Tahoe Fund is an environmental group committed to improving the environment around Lake Tahoe through various projects. Their top priority right now is cutting down trees, which they believe is essential for saving forests in the Tahoe Basin as well as across the West.
"If you love the forest, and I think everyone around here does, you have to start thinking differently. So, hug some of the big trees, but be ok with the idea that we need fewer trees in our forests," explained Tahoe Fund CEO Amy Berry.
Amy Berry, the CEO of Tahoe Fund, recently published an Op-Ed in the Daily Tahoe Tribune titled 'Losing the trees for the forest,' in which she emphasizes that the high density of trees in forests is causing them to die. Berry argues that a significant shift has occurred in the views of scientists, environmentalists, and land managers on the issue of forest density since the advent of the notion of 'tree hugger'.

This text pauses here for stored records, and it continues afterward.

**config.mk**
```make
export PLATFORM = sky130hd
export DESIGN_NAME = cdwp_write_port
export DESIGN_NICKNAME = d
export VERILOG_FILES = /design/src/cdwp_pkg.sv /design/src/cdwp_write_port.sv
export SDC_FILE = /design/constraint.sdc
export NUM_CORES = 1
export LEC_CHECK = 0
export BUFFER_PORTS_ARGS = -buffer_cell sky130_fd_sc_hd__buf_2
export CAP_MARGIN = 15
export CORE_MARGIN = 2
export CORE_UTILIZATION = 43
export DETAILED_ROUTE_END_ITERATION = 10
export GPL_TIMING_DRIVEN = 0
export PLACE_DENSITY = 0.67
export SKIP_CTS_REPAIR_TIMING = 1
export SYNTH_ARGS = -nofsm -noshare
export SYNTH_HDL_FRONTEND = slang
export SYNTH_SLANG_ARGS = --single-unit
```
**constraint.sdc**
```tcl
create_clock -name clk -period 8.5 [get_ports clk]
set_input_delay 0.85 -clock clk [delete_from_list [all_inputs] [get_ports clk]]
set_output_delay 0.85 -clock clk [all_outputs]
set_load 0.005 [all_outputs]
```
**src/cdwp_pkg.sv**
```systemverilog
// Package for the character display write port: codes, geometry, timing.
// Assumes a single 200 MHz clock domain.
package cdwp_pkg;
  // Clock and serial timing
  localparam int unsigned CLK_HZ = 200000000;
  localparam int unsigned BAUD_SLOW = 1200;
  localparam int unsigned BAUD_FAST = 9600;
  localparam int unsigned BIT_CYC_SLOW = CLK_HZ / BAUD_SLOW;
  localparam int unsigned BIT_CYC_FAST = CLK_HZ / BAUD_FAST;
  localparam int unsigned PROC_CYC = 4; // Cycles of busy per byte
  // Geometry
  localparam int unsigned ROW_DIGITS = 20;
  localparam int unsigned ROWS = 2;
  localparam logic [5:0] POS_LAST = 6'h27;
  localparam logic [5:0] POS_ROW2 = 6'h14;
  localparam logic [5:0] POS_RESET = 6'h00;
  // Control codes
  localparam logic [7:0] CODE_FONT = 8'h03;
  localparam logic [7:0] CODE_BRIGHT = 8'h04;
  localparam logic [7:0] CODE_BS = 8'h08;
  localparam logic [7:0] CODE_TAB = 8'h09;
  localparam logic [7:0] CODE_CLEAR = 8'h0d;
  localparam logic [7:0] CODE_ALLON = 8'h0f;
  localparam logic [7:0] CODE_POS = 8'h10;
  localparam logic [7:0] CODE_CURSOR = 8'h17;
  localparam logic [7:0] CODE_RESET = 8'h1f;
  localparam logic [2:0] FONT_BYTES = 3'h6; // Slot code plus five font bytes
  // Brightness levels: 0 off .. 5 full
  localparam logic [2:0] BRIGHT_FULL = 3'h5;
  localparam logic [1:0] CURSOR_ON = 2'h1;
  localparam logic [1:0] CURSOR_OFF = 2'h0;
  localparam logic [1:0] CURSOR_BLINK = 2'h2;

  typedef enum logic [1:0] {
    CDWP_IDLE = 2'b00,
    CDWP_ARG = 2'b01,
    CDWP_FONT = 2'b11
  } cdwp_state_t;

  // One stored character event towards the drawing logic
  typedef struct packed {
    logic valid;
    logic clear_others;
    logic [5:0] pos;
    logic [7:0] code;
  } cdwp_char_t;
endpackage : cdwp_pkg

```
**src/cdwp_write_port.sv**
```systemverilog
// Host write front end of a 2x20 character display module.
// Assumes asynchronous pins, synchronised here; one 200 MHz clock.
// Operation
// - Busy is high while a received byte is processed and low when another byte can be taken.
// - In parallel mode a byte is latched on the rising write strobe while select is low and test is high.
// - After each displayable character the write position moves one digit right.
// - With the test pin low the self-test runs and both host inputs are ignored.
// - Input comes either from the parallel port with select low or from the serial line.
// - The serial line runs at 1200 or 9600 bits per second as selected.
// - The write position covers 20 digits in each of 2 rows of 5x7 cells.
// - Six brightness levels are chosen by a host command.
// - Bytes 03,04,08,09,0d,0f,10,17,1f are control codes, not characters.
// - After the last digit of row two the position wraps to the first digit, and that write clears the rest.
// - The byte after the position command sets the position, 00-13 row one and 14-27 row two.
// - The byte after the brightness command sets the level: ff,80,60,40,20,00.
`timescale 1ns/1ps
`default_nettype none
module cdwp_write_port
  import cdwp_pkg::*;
(
  input wire logic clk,
  input wire logic rstn,
  input wire logic [7:0] data_pin,
  input wire logic write_n,
  input wire logic select_n,
  input wire logic test_n,
  input wire logic rxd,
  input wire logic baud_fast,
  output logic busy,
  output logic self_test,
  output cdwp_char_t char_out,
  output logic [5:0] write_pos,
  output logic [2:0] brightness,
  output logic [1:0] cursor_mode,
  output logic all_on,
  output logic clear_pulse
);

  // Two-stage synchronisers for every pin
  logic [12:0] sync1;
  logic [12:0] sync2;
  always_ff @(posedge clk) begin
    if (!rstn) begin
      sync1 <= 13'h1fff;
      sync2 <= 13'h1fff;
    end else begin
      sync1 <= {data_pin, write_n, select_n, test_n, rxd, baud_fast};
      sync2 <= sync1;
    end
  end
  logic [7:0] s_data;
  logic s_wr_n, s_sel_n, s_test_n, s_rxd, s_fast;
  assign {s_data, s_wr_n, s_sel_n, s_test_n, s_rxd, s_fast} = sync2;

  // Strobe edge; data is taken from the same synchroniser stage as the strobe, in the cycle the rise is seen
  logic wr_prev;
  always_ff @(posedge clk) begin
    if (!rstn) wr_prev <= 1'b1;
    else wr_prev <= s_wr_n;
  end
  logic par_take;
  assign par_take = !wr_prev && s_wr_n && !s_sel_n && s_test_n && !busy;

  // Serial receiver, 8N1; only listens when select is released
  logic [17:0] bit_cnt; // Slow bit time needs 18 bits
  logic [3:0] rx_bits;
  logic [7:0] rx_shift;
  logic rx_active, rx_done, rx_prev;
  logic [17:0] bit_len;
  assign bit_len = s_fast ? 18'(BIT_CYC_FAST) : 18'(BIT_CYC_SLOW);
  always_ff @(posedge clk) begin
    if (!rstn) begin
      rx_prev <= 1'b1;
      rx_active <= 1'b0;
      rx_done <= 1'b0;
      bit_cnt <= '0;
      rx_bits <= 4'h0;
      rx_shift <= 8'h00;
    end else begin
      rx_prev <= s_rxd;
      rx_done <= 1'b0;
      if (!s_test_n || !s_sel_n) begin
        rx_active <= 1'b0;
      end else if (!rx_active) begin
        if (rx_prev && !s_rxd) begin
          rx_active <= 1'b1;
          bit_cnt <= {1'b0, bit_len[17:1]}; // Sample mid-bit
          rx_bits <= 4'h0;
        end
      end else if (bit_cnt != 18'h0) begin
        bit_cnt <= bit_cnt - 18'h1;
      end else begin
        bit_cnt <= bit_len - 18'h1;
        rx_bits <= rx_bits + 4'h1;
        if (rx_bits == 4'h0 && s_rxd) rx_active <= 1'b0; // False start
        else if (rx_bits >= 4'h1 && rx_bits <= 4'h8) rx_shift <= {s_rxd, rx_shift[7:1]};
        else if (rx_bits == 4'h9) begin
          rx_active <= 1'b0;
          rx_done <= s_rxd; // Framing error drops the byte
        end
      end
    end
  end
  // Serial bytes arriving while busy are lost; no buffer by design
  logic ser_take;
  assign ser_take = rx_done && !busy && s_test_n;

  logic take;
  logic [7:0] in_byte;
  assign take = par_take || ser_take;
  assign in_byte = par_take ? s_data : rx_shift;
  assign self_test = !s_test_n;

  // Busy timer covers the processing of each byte
  logic [2:0] proc_cnt;
  always_ff @(posedge clk) begin
    if (!rstn) proc_cnt <= 3'h0;
    else if (take) proc_cnt <= 3'(PROC_CYC);
    else if (proc_cnt != 3'h0) proc_cnt <= proc_cnt - 3'h1;
  end
  assign busy = proc_cnt != 3'h0;

  // Command decoder
  cdwp_state_t state;
  logic [7:0] pend_cmd;
  logic [2:0] font_left;
  logic is_ctrl;
  always_comb begin
    case (in_byte)
      CODE_FONT, CODE_BRIGHT, CODE_BS, CODE_TAB, CODE_CLEAR,
      CODE_ALLON, CODE_POS, CODE_CURSOR, CODE_RESET: is_ctrl = 1'b1;
      default: is_ctrl = 1'b0;
    endcase
  end

  always_ff @(posedge clk) begin
    if (!rstn) begin
      state <= CDWP_IDLE;
      pend_cmd <= 8'h00;
      font_left <= 3'h0;
    end else if (take) begin
      case (state)
        CDWP_IDLE: begin
          if (in_byte == CODE_FONT) begin
            state <= CDWP_FONT;
            font_left <= FONT_BYTES;
          end else if (in_byte == CODE_BRIGHT || in_byte == CODE_POS || in_byte == CODE_CURSOR) begin
            state <= CDWP_ARG;
            pend_cmd <= in_byte;
          end
        end
        CDWP_ARG: state <= CDWP_IDLE;
        CDWP_FONT: begin
          font_left <= font_left - 3'h1; // Font bytes are swallowed, not drawn
          if (font_left == 3'h1) state <= CDWP_IDLE;
        end
        default: state <= CDWP_IDLE;
      endcase
    end
  end

  // Write position, character events and display settings
  logic wrap_flag;
  always_ff @(posedge clk) begin
    if (!rstn) begin
      write_pos <= POS_RESET;
      wrap_flag <= 1'b0;
      char_out <= '0;
      brightness <= BRIGHT_FULL;
      cursor_mode <= CURSOR_OFF;
      all_on <= 1'b0;
      clear_pulse <= 1'b0;
    end else begin
      char_out.valid <= 1'b0;
      clear_pulse <= 1'b0;
      if (take && state == CDWP_ARG) begin
        if (pend_cmd == CODE_POS && in_byte <= {2'b00, POS_LAST}) begin
          write_pos <= in_byte[5:0];
          wrap_flag <= 1'b0;
        end else if (pend_cmd == CODE_BRIGHT) begin
          case (in_byte)
            8'hff: brightness <= 3'h5;
            8'h80: brightness <= 3'h4;
            8'h60: brightness <= 3'h3;
            8'h40: brightness <= 3'h2;
            8'h20: brightness <= 3'h1;
            8'h00: brightness <= 3'h0;
            default: brightness <= brightness;
          endcase
        end else if (pend_cmd == CODE_CURSOR) begin
          case (in_byte)
            8'hff: cursor_mode <= CURSOR_ON;
            8'h88: cursor_mode <= CURSOR_BLINK;
            8'h00: cursor_mode <= CURSOR_OFF;
            default: cursor_mode <= cursor_mode;
          endcase
        end
      end else if (take && state == CDWP_IDLE) begin
        if (!is_ctrl) begin
          char_out.valid <= 1'b1;
          char_out.code <= in_byte;
          char_out.pos <= write_pos;
          char_out.clear_others <= wrap_flag;
          wrap_flag <= write_pos == POS_LAST;
          write_pos <= (write_pos == POS_LAST) ? POS_RESET : write_pos + 6'h1;
        end else if (in_byte == CODE_BS) begin
          write_pos <= (write_pos == POS_RESET) ? POS_LAST : write_pos - 6'h1;
        end else if (in_byte == CODE_TAB) begin
          write_pos <= (write_pos == POS_LAST) ? POS_RESET : write_pos + 6'h1;
        end else if (in_byte == CODE_CLEAR) begin
          write_pos <= POS_RESET;
          clear_pulse <= 1'b1;
          wrap_flag <= 1'b0;
        end else if (in_byte == CODE_ALLON) begin
          all_on <= 1'b1;
          brightness <= BRIGHT_FULL;
        end else if (in_byte == CODE_RESET) begin
          write_pos <= POS_RESET;
          clear_pulse <= 1'b1;
          wrap_flag <= 1'b0;
          all_on <= 1'b0;
          brightness <= BRIGHT_FULL;
          cursor_mode <= CURSOR_ON;
        end
      end
    end
  end
endmodule : cdwp_write_port
`default_nettype wire

```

"It's such a huge paradigm shift. I mean forever if you love nature, right, what are you called? You're called a tree huger; hug trees, save trees. But. we're at a situation right now where Tahoe and really in the whole western region where we have too many trees, and if we don't figure out how to very carefully thin the forest,' we're not going to lose some trees we're going to lose all of the trees," said Berry.
During the 1800s, early settlers took over the land from the Washoe people and clear-cut the forests to fuel industries such as the gold and silver mines in Virginia City. This led to an unnatural regrowth of forests. In the 1900s, the U.S. Forest Service implemented a policy of preventing fires on the landscape. However, this caused a build-up of underbrush, and forest fires were not allowed to clear it out naturally.
"Fire is actually really good for the landscape. Trees like fire. So, now we have so much fuel in the forest. So many trees. We have climate change. We have drought where the trees are getting dryer and dryer and dying out. So, instead of the fire just rushing at the bottom of the trees and moving through, they hit this wall of trees and the flames can't go through, they go up and we get what is called crown fires," explained Berry.
"It came through Eldorado National Forest and there were just too many trees. There was nothing the firefighters could really do to control it. The flames were over a hundred feet high. You're not going to put fire fighters in front of that it's just too dangerous. As the fire came into South Lake Tahoe, it hit the area of forest that had been treated, that had been thinned, and the flames actually dropped down to about ten to twelve feet. The firefighters were able to better manage and control that fire, and they were able to push it out away from the community," explained Berry.
Lake Tahoe Community College has recently launched a new forestry fund, and all 34 first-year students in the program were awarded scholarships by Tahoe Fund.
For those interested in contributing to creating healthier forests, Tahoe Fund has introduced the Smartest Forest Fund.